San Francisco International Airport (SFO) is re-examining lease deals with tenants as the industry seeks to return to growth, Cheryl Nashir, director of revenue development and management at SFO, told a conference call audience on Wednesday.
“We’re working continuously on how our business deals need to be modified going into the future to make all of our endeavors possible and also make the business still viable because everything has changed,” Nashir said on the industry call hosted by the Airport Restaurant & Retail Association (ARRA). “This is a unique opportunity and unique period in history that we’re living through. I just don’t think that we will be going back to exactly the same way we have always done business.

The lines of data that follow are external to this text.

<file path="src/mmio_bus_pkg.sv">
/*
 * MMIO bus definitions
 * Request, response and select structs shared by the decoder, the read mux
 * and the top level, plus the region map of the peripheral address space.
 */

package mmio_bus_pkg;

    // one bus request, held by the master until ready
    typedef struct packed {
        logic        valid;
        logic [23:0] address;
        logic [3:0]  wstrb;
        logic [31:0] write_data;
    } mmio_req_t;

    typedef struct packed {
        logic        ready;
        logic [31:0] read_data;
    } mmio_rsp_t;

    // one-cycle select pulses, at most one region bit high
    typedef struct packed {
        logic status;
        logic dsp;
        logic pad;
        logic cop;
        logic none;
        logic write;
    } mmio_sel_t;

    // region field of the address
    localparam int REGION_MSB = 19;
    localparam int REGION_LSB = 16;

    localparam logic [3:0] REGION_STATUS = 4'd0;
    localparam logic [3:0] REGION_DSP    = 4'd1;
    localparam logic [3:0] REGION_PAD    = 4'd2;
    localparam logic [3:0] REGION_COP    = 4'd3;

    // copper RAM holds 2048 words
    localparam int COP_ADDR_W = 11;

endpackage

</file>
<file path="src/mmio_read_mux.sv">
/*
 * MMIO response mux
 * Registers the ready pulse one cycle after a select and returns the
 * read data of the selected region. Writes and unmapped reads give zero.
 */

`timescale 1ns/10ps

module mmio_read_mux (
    input  logic                    vdp_clk,
    input  logic                    vdp_reset,
    input  mmio_bus_pkg::mmio_sel_t sel,
    input  logic [1:0]              status,
    input  logic [31:0]             dsp_result,
    input  logic                    pad_bit,
    output mmio_bus_pkg::mmio_rsp_t rsp
);

    logic        ready_next;
    logic [31:0] read_next;
    logic        ready_q;
    logic [31:0] read_data_q;

    // every region answers, including cop and unmapped
    assign ready_next = sel.status || sel.dsp || sel.pad || sel.cop || sel.none;

    always_comb begin
        read_next = '0;

        if (!sel.write) begin
            if (sel.status) begin
                read_next = {30'b0, status};
            end else if (sel.dsp) begin
                read_next = dsp_result;
            end else if (sel.pad) begin
                read_next = {31'b0, pad_bit};
            end
        end
    end

    always_ff @(posedge vdp_clk) begin
        if (vdp_reset) begin
            ready_q <= 1'b0;
        end else begin
            ready_q <= ready_next;
        end
    end

    // read data register
    always_ff @(posedge vdp_clk) begin
        read_data_q <= read_next;
    end

    assign rsp.ready     = ready_q;
    assign rsp.read_data = read_data_q;

endmodule

</file>
<file path="config.mk">
export PLATFORM = sky130hd
export DESIGN_NAME = mmio_read_mux
export DESIGN_NICKNAME = d
export VERILOG_FILES = /design/src/mmio_bus_pkg.sv /design/src/mmio_read_mux.sv
export SDC_FILE = /design/constraint.sdc
export NUM_CORES = 1
export LEC_CHECK = 0
export BUFFER_PORTS_ARGS = -buffer_cell sky130_fd_sc_hd__buf_4
export CORE_MARGIN = 4
export CORE_UTILIZATION = 37
export CTS_BUF_LIST = sky130_fd_sc_hd__clkbuf_4 sky130_fd_sc_hd__clkbuf_8 sky130_fd_sc_hd__clkbuf_16
export DETAILED_ROUTE_END_ITERATION = 16
export PLACE_DENSITY = 0.78
export SYNTH_ARGS = -nofsm -noshare
export SYNTH_HDL_FRONTEND = slang
export SYNTH_SLANG_ARGS = --single-unit
</file>
<file path="constraint.sdc">
create_clock -name vdp_clk -period 0.86 [get_ports vdp_clk]
set_input_delay 0.172 -clock vdp_clk [delete_from_list [all_inputs] [get_ports vdp_clk]]
set_output_delay 0.172 -clock vdp_clk [all_outputs]
set_load 0.01 [all_outputs]
</file>
==> results.cfg, run 1 <==
[floorplanning]
die_h_um = 59.0
rows = 18
core_um2 = 2480
die_area_um2 = 3480
ioPinCount = 76
start_util = 0.388
dieWidth_um = 59.0

[yosys]
synth_top_family_by_area = simple AND/OR/NAND/NOR gates
muxShareOfSynthArea = 0
synth_top_cell_by_area = dfxtp_1
avgSynthCellArea_um2 = 12.3
yosys_warnings = 0
yosys-top-cells-area = dfxtp_1 69%, and2_2 15%, and2_1 7.2%
syn_nets = 121
ys_ff_latch = 33
syn_area_um2 = 962
ys_seq_area_frac = 0.687
yosysTopAreaCellShare = 0.687
synthAdderAreaFrac = 0
synth_compound_area_frac = 0.0247
synthSimpleGateAreaFrac = 0.261
synthXorXnorAreaFrac = 0
syn-instance-count = 78
ys_types = 13

[route]
drt_iter0_markers = 13
routed-wl-met2_um = 1550
via_per_inst = 4.30
drc = 0
routedWlPerCell_um = 13.8
wl_met1_um = 815
routed.top_layer = met4
drtAntennaViolNets = 0
vias = 826
met3WireLength_um = 257
drt-total-wl_um = 2650
dr.pass1.iters = 3

[worst_setup_path]
path_class = reg2out
setup.worst_path.end_class = primary output
critPathMaxFanout = 1
worstPathRequired_ns = 0.69
cp_top_family = flip-flops
crit_chain = buf_6
slowest_stage = dfxtp_2
critPathMaxStageDelay_ns = 0.34
crit_path_start_kind = register
cp.buffers_inverters = 1
arrival_ns = 0.77

[clock_network]
cts_root_buffer = clkbuf_4
cts_tree = yes
cts_buffer_depth = 2
clk_pin_slew_worst_paths_ns = 0.10
cts-buffers-inserted = 5
htree_levels = 2
cts.sinks = 33
postCtsSetupBuffers = 0

[hold_path]
hold_path.class = in2reg

[power]
vdd_ir_drop_max_v = 0.00122
power_uw = 2850
pwr_density_cell_nw_per_um2 = 1570
leakage_uw = 0.000877

[timing]
fmax_mhz = 1060
hold_violations = 0
final_max_slew_viol_count = 0
period_minus_slack_ns = 0.946
timing.final.crit_share = 1.10
grt_setup_unrepaired = yes
worst_pin_slew_ns = 0.222
slew_headroom = 0.852
layout_setup_ws_ns = -0.0858
setup_viol = 33
whs_ns = 0.0380

[place]
dp.final_hpwl_um = 1960
globalplace.congestion = 0.746
place_area_um2 = 1580
port-buffer-count = 75

[global_route]
antenna_found_initial = 0
overflow = 0
grt_max_degree = 17
grt_pass1_vias = 877
grt_pass1_wl_um = 3910
track_usage = 0.159

[final_layout]
antenna_cells = 0
drive_above_1_share = 0.858
utilization = 0.731
finalNetCount = 205
area_delta_synth_final_pct = 88.2
final_area_um2 = 1810

[run_status]
status = finished, violations left
violations = setup timing

[job]
maxCapViolations = 0
[cells in the mapped netlist]
cell       n
buf_4      1
nand2_1    1
inv_1      1
a21oi_1    3
dfxtp_1   33
clkbuf_2   3
and2_1    11
a221oi_1   1
and2_2    19
nor3b_2    1
nor3_1     1
nand3b_1   2
nor2_1     1
[metal layers]
metal	vias to the layer above	global-route usage
met2	44	0.301
met3	2	0.0697
met1	374	0.149
li1	406	-
met5	-	0
met4	0	0.0583
[through the flow]
step | cells | setup TNS [ns] | setup slack (ns)
finish | 192 | -2.29 | -0.0858
global route | 192 | -3.61 | -0.127
CTS | 192 | -2.76 | -0.0970
detailed placement | 184 | -2.20 | -0.0880
global placement | 184 | -1.28 | -0.0575
floorplan | 78 | 0 | 0.114
[logic make-up (layout without fill, tap and decap cells)]
kind of cell / count (synthesis) / after routing
buffers and inverters: 5 / 89
flip-flops: 33 / 33
AND/OR/NAND/NOR: 36 / 36
AO/OA/AOI/OAI: 4 / 4
[area by class of cell]
type | count | area, um^2
multi-input cells | 40 | 275
well taps | 30 | 37.5
inverters | 1 | 3.75
repair buffers | 81 | 734
fillers | 177 | 667
flip-flops and latches | 33 | 701
clock buffers | 7 | 58.8
[state kept, by name, summed over array words and instances (netlist names)]
signal and cells:
read_data_q 32, ready_q 1
[path summary, 6_finish.rpt]
kind	startpoint	end	slack, ns	depth (start not counted)
worst min-delay path	dsp_result[24]	read_data_q[24]	0.04	2
worst max-delay path	read_data_q[18]	rsp[18]	-0.09	1
[placed cells by master, fill, tap and decap left out]
cell type / Yosys / routed
nand2_1: 1 / 1
buf_6: 0 / 33
dfxtp_1: 33 / 1
nand3b_1: 2 / 2
and2_2: 19 / 19
a221oi_1: 1 / 1
and2_1: 11 / 11
buf_4: 1 / 47
nor3_1: 1 / 1
inv_1: 1 / 1
dfxtp_2: 0 / 32
nor2_1: 1 / 1
nor3b_2: 1 / 1
clkbuf_4: 0 / 6
clkbuf_8: 0 / 1
dlygate4sd3_1: 0 / 1
a21oi_1: 3 / 3
[where the power goes]
group | switching (uW) | internal [uW] | total [uW]
logic | 101 | 248 | 349
registers | 21.4 | 1580 | 1600
clock network | 479 | 417 | 896
[what timing repair did]
action / in CTS / in global routing
resized for setup: 56 / 9
hold buffers: 1 / 0
pin swaps: 0 / 0
hold endpoints to repair: 1 / 0
cloned: 0 / 0
setup endpoints to repair: 33 / 33
Note: power is estimated with default switching activity, not from simulation.
--- config.mk ---
export PLATFORM = sky130hd
export DESIGN_NAME = mmio_decoder
export DESIGN_NICKNAME = d
export VERILOG_FILES = /design/src/mmio_bus_pkg.sv /design/src/mmio_decoder.sv
export SDC_FILE = /design/constraint.sdc
export NUM_CORES = 1
export LEC_CHECK = 0
export ABC_AREA = 1
export BUFFER_PORTS_ARGS = -buffer_cell sky130_fd_sc_hd__buf_2
export CORE_MARGIN = 8
export CORE_UTILIZATION = 20
export CTS_CLUSTER_DIAMETER = 80
export DETAILED_ROUTE_END_ITERATION = 6
export HOLD_SLACK_MARGIN = 0.15
export MAX_ROUTING_LAYER = met4
export PLACE_DENSITY = 0.77
export SLEW_MARGIN = 15
export SYNTH_ARGS = -nofsm -noshare
export SYNTH_HDL_FRONTEND = slang
export SYNTH_SLANG_ARGS = --single-unit
--- constraint.sdc ---
create_clock -name vdp_clk -period 1.5 [get_ports vdp_clk]
set_clock_uncertainty 0.05 [all_clocks]
set_input_delay 0.225 -clock vdp_clk [delete_from_list [all_inputs] [get_ports vdp_clk]]
set_output_delay 0.225 -clock vdp_clk [all_outputs]
set_load 0.1 [all_outputs]
--- src/mmio_bus_pkg.sv ---
/*
 * MMIO bus definitions
 * Request, response and select structs shared by the decoder, the read mux
 * and the top level, plus the region map of the peripheral address space.
 */

package mmio_bus_pkg;

    // one bus request, held by the master until ready
    typedef struct packed {
        logic        valid;
        logic [23:0] address;
        logic [3:0]  wstrb;
        logic [31:0] write_data;
    } mmio_req_t;

    typedef struct packed {
        logic        ready;
        logic [31:0] read_data;
    } mmio_rsp_t;

    // one-cycle select pulses, at most one region bit high
    typedef struct packed {
        logic status;
        logic dsp;
        logic pad;
        logic cop;
        logic none;
        logic write;
    } mmio_sel_t;

    // region field of the address
    localparam int REGION_MSB = 19;
    localparam int REGION_LSB = 16;

    localparam logic [3:0] REGION_STATUS = 4'd0;
    localparam logic [3:0] REGION_DSP    = 4'd1;
    localparam logic [3:0] REGION_PAD    = 4'd2;
    localparam logic [3:0] REGION_COP    = 4'd3;

    // copper RAM holds 2048 words
    localparam int COP_ADDR_W = 11;

endpackage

“Frankly, I’m kind of excited about the opportunity to be involved in a national conversation about how we all need to change together,” she continued. “Because it is a partnership. Since we’re in this mess created by the pandemic, [we should] look at everything. We have very, very aggressive social and environmental goals out here. Let’s just put everything on the table and decide what needs to happen to make it all work for [concessionaires] and for the airports.”
As a residual airport, SFO is highly dependent on revenues from concessions, even though those revenues as a portion of the airport’s operating budget are “percentage wise, in the single digits.” However, Nashir explained that when concessions revenues decline, rents to airlines increase. In the highly competitive Bay Area, this can have a negative impact on airport-airline relationships.
“Of course, we don’t want to give up rent and we don’t want to lengthen terms,” she said. “However, we need to have viable deals for [concessionaires]. We need [to provide services to passengers] and we want, specific social and environmental sustainability initiatives to be built into the deals. We have to just look at the whole picture and decide what it is we can do to make it work. And if that is lowering rent, then we just have to be sober about that. But I don’t know that that’s where we’re going to go with it. I think that the problem can be solved with a number of small measures rather than one big one or one broad one.”
Nashir suggested those measures could include pricing policy changes, shifts in operating hour requirements, changes to health benefits surcharges and other measures. Labor is an ongoing challenge, and Nashir said SFO insists on reasonable wages.
“None of us like the idea that people have to live far, far away, because it’s so expensive to live in this area,” she says. “None of us would like seeing concessions employees taking naps and hallways because they have two full-time jobs at the airport… So if it takes something creative or if it takes something that is, right now, hard to accept, like doing something with rent, then I think we’ll make the hard decision.”
SFO will be assessing various approaches as traffic returns to pre-pandemic levels. Nashir said SFO is still struggling due to its heavy reliance on business and international travelers. She’s predicting that, for the summer months, the airport will be down around 30 percent for domestic travel. International traffic is starting to re-emerge but is still down in the 80-85 percent range, she added.
“We don’t have a really strong benchmark or projection yet on when we will have all our international traffic back,” she said. “As far as the business traveler, we’re encouraged from what we’re hearing from the major airlines… We feel a lot more confident on the domestic side.”
SFO, in partnership with Air France, is testing a digital health passport, and plans to expand that program with other airlines and destinations. SFO is also seeing some “vaccine tourism” and is marketing the option of foreign travelers flying to SFO and receiving the one-shot Johnson & Johnson vaccine at its medical clinic, Nashir said. “It can be booked ahead of time,” she notes. “We are seeing traffic in relation to this, particularly from South Korea, Japan, Taiwan, and some South American countries.”